>>>>>

`config.mk`:
```
export PLATFORM = sky130hd
export DESIGN_NAME = outq_format
export DESIGN_NICKNAME = d
export VERILOG_FILES = /design/src/rtl/oq_pkg.sv /design/src/rtl/oq_route.sv /design/src/rtl/oq_shape.sv /design/src/rtl/outq_format.sv
export SDC_FILE = /design/constraint.sdc
export NUM_CORES = 1
export LEC_CHECK = 0
export BUFFER_PORTS_ARGS = -buffer_cell sky130_fd_sc_hd__buf_4
export CORE_ASPECT_RATIO = 0.7
export CORE_MARGIN = 8
export CORE_UTILIZATION = 58
export CTS_CLUSTER_DIAMETER = 50
export CTS_CLUSTER_SIZE = 16
export DETAILED_ROUTE_END_ITERATION = 6
export PLACE_DENSITY_LB_ADDON = 0.05
export SLEW_MARGIN = 0
export SYNTH_ARGS = -nofsm -noshare
export SYNTH_HDL_FRONTEND = slang
export SYNTH_SLANG_ARGS = --single-unit
export TNS_END_PERCENT = 30
```
`constraint.sdc`:
```
create_clock -name clk -period 0.9 [get_ports clk]
set_input_delay 0.18 -clock clk [delete_from_list [all_inputs] [get_ports clk]]
set_output_delay 0.18 -clock clk [all_outputs]
set_load 0.02 [all_outputs]
```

<<<<<

** Assignment **
Would you give the data above again, exactly as written?

** Worked solution **
`config.mk`:
```
export PLATFORM = sky130hd
export DESIGN_NAME = outq_format
export DESIGN_NICKNAME = d
export VERILOG_FILES = /design/src/rtl/oq_pkg.sv /design/src/rtl/oq_route.sv /design/src/rtl/oq_shape.sv /design/src/rtl/outq_format.sv
export SDC_FILE = /design/constraint.sdc
export NUM_CORES = 1
export LEC_CHECK = 0
export BUFFER_PORTS_ARGS = -buffer_cell sky130_fd_sc_hd__buf_4
export CORE_ASPECT_RATIO = 0.7
export CORE_MARGIN = 8
export CORE_UTILIZATION = 58
export CTS_CLUSTER_DIAMETER = 50
export CTS_CLUSTER_SIZE = 16
export DETAILED_ROUTE_END_ITERATION = 6
export PLACE_DENSITY_LB_ADDON = 0.05
export SLEW_MARGIN = 0
export SYNTH_ARGS = -nofsm -noshare
export SYNTH_HDL_FRONTEND = slang
export SYNTH_SLANG_ARGS = --single-unit
export TNS_END_PERCENT = 30
```
`constraint.sdc`:
```
create_clock -name clk -period 0.9 [get_ports clk]
set_input_delay 0.18 -clock clk [delete_from_list [all_inputs] [get_ports clk]]
set_output_delay 0.18 -clock clk [all_outputs]
set_load 0.02 [all_outputs]
```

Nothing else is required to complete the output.